Turkey’s central bank on Thursday raised its inflation forecasts for the end of 2023 and 2024, with a peak expected next May as high as 75 percent, the state-run Anadolu news agency reported.
Central Bank Governor Hafize Gaye Erkan announced the revised projections at a press conference at the central bank on Thursday where she announced the bank’s fourth quarterly inflation report this year.
Erkan announced a new end-2023 estimate of 65 percent, up from a previous forecast of 58 percent, and said price growth will finish next year at 36 percent in a revision from 33 percent. Erkan said she expects inflation to decline from the second half of next year while lowering the inflation forecast for end-2025 to 14 percent from a previous 15 percent.

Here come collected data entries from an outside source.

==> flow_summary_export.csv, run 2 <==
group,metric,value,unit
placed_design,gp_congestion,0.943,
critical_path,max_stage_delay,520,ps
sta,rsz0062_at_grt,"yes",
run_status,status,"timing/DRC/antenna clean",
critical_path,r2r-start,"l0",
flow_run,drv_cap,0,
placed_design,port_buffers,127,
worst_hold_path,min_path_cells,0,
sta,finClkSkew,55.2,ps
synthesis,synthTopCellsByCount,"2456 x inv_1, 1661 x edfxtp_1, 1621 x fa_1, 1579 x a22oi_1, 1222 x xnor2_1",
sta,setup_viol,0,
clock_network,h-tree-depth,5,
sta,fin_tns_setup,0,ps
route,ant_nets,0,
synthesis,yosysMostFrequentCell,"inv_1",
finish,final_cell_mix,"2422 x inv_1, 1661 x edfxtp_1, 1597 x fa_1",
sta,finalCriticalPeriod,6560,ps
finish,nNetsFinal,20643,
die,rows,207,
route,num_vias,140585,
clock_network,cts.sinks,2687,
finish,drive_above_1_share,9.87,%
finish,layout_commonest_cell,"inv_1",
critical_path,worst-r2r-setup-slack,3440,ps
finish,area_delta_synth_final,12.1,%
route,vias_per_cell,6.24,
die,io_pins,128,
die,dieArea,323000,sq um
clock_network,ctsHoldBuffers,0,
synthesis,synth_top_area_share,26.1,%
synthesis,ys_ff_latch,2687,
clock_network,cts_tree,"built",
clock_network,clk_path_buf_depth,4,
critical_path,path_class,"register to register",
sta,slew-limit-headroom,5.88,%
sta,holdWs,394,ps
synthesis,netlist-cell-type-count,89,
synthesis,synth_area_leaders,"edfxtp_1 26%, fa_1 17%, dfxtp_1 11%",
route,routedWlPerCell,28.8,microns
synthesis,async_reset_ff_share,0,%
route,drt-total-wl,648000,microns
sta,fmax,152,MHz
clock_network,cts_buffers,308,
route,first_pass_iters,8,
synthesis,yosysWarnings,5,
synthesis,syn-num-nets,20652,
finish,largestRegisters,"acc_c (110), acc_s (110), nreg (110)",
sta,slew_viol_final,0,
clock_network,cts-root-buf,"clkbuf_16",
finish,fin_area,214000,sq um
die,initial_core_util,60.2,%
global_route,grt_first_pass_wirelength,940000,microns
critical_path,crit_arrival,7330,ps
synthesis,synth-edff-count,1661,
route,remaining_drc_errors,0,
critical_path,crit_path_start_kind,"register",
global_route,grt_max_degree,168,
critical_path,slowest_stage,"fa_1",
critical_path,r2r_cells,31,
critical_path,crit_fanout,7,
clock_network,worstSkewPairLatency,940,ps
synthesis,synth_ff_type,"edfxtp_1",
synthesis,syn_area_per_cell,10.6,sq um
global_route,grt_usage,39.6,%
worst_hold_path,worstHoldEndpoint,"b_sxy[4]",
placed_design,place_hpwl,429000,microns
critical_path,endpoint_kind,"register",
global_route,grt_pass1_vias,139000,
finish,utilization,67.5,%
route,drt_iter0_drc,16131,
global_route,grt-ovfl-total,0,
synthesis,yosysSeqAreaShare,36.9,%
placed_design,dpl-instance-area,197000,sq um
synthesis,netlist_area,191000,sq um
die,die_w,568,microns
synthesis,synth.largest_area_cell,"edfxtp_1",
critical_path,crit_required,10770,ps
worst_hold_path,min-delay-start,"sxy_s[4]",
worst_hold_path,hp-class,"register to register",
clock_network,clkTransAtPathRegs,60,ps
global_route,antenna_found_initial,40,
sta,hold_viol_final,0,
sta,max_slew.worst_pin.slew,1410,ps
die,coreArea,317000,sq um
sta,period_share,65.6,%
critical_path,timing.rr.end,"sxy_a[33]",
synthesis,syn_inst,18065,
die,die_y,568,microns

“Getting high and volatile inflation under control will be a long and difficult process. We will continue to use all tools available to ensure [the lowering of inflation],” Erkan said in her speech, adding that monetary tightening will continue until there is a visible improvement in inflation.
The central bank raised its policy rate by 500 basis points to 35 percent as expected last Thursday, tightening aggressively for a third straight month as it steps up efforts to rein in inflation that has soared for years.
The bank said it was taking its main lending rate to 35 percent from 30 percent because “inflation readings were above expectations” over the past three months.
Turkey’s official annual inflation rate peaked at 85 percent last October and climbed back up above 60 percent last month.
Annual inflation hit 61.5 percent in September, mainly due to depreciation of the lira and an increase in taxes on fuel. The bank has hiked interest rates by 2,650 basis points in an abrupt policy U-turn since Erkan was hired in June.
The bank has now more than quadrupled borrowing costs since President Recep Tayyip Erdoğan dropped — or at least put aside — his long-standing objection to the idea that raising interest rates helps fight inflation.
The Turkish lira has weakened some 33 percent so far this year.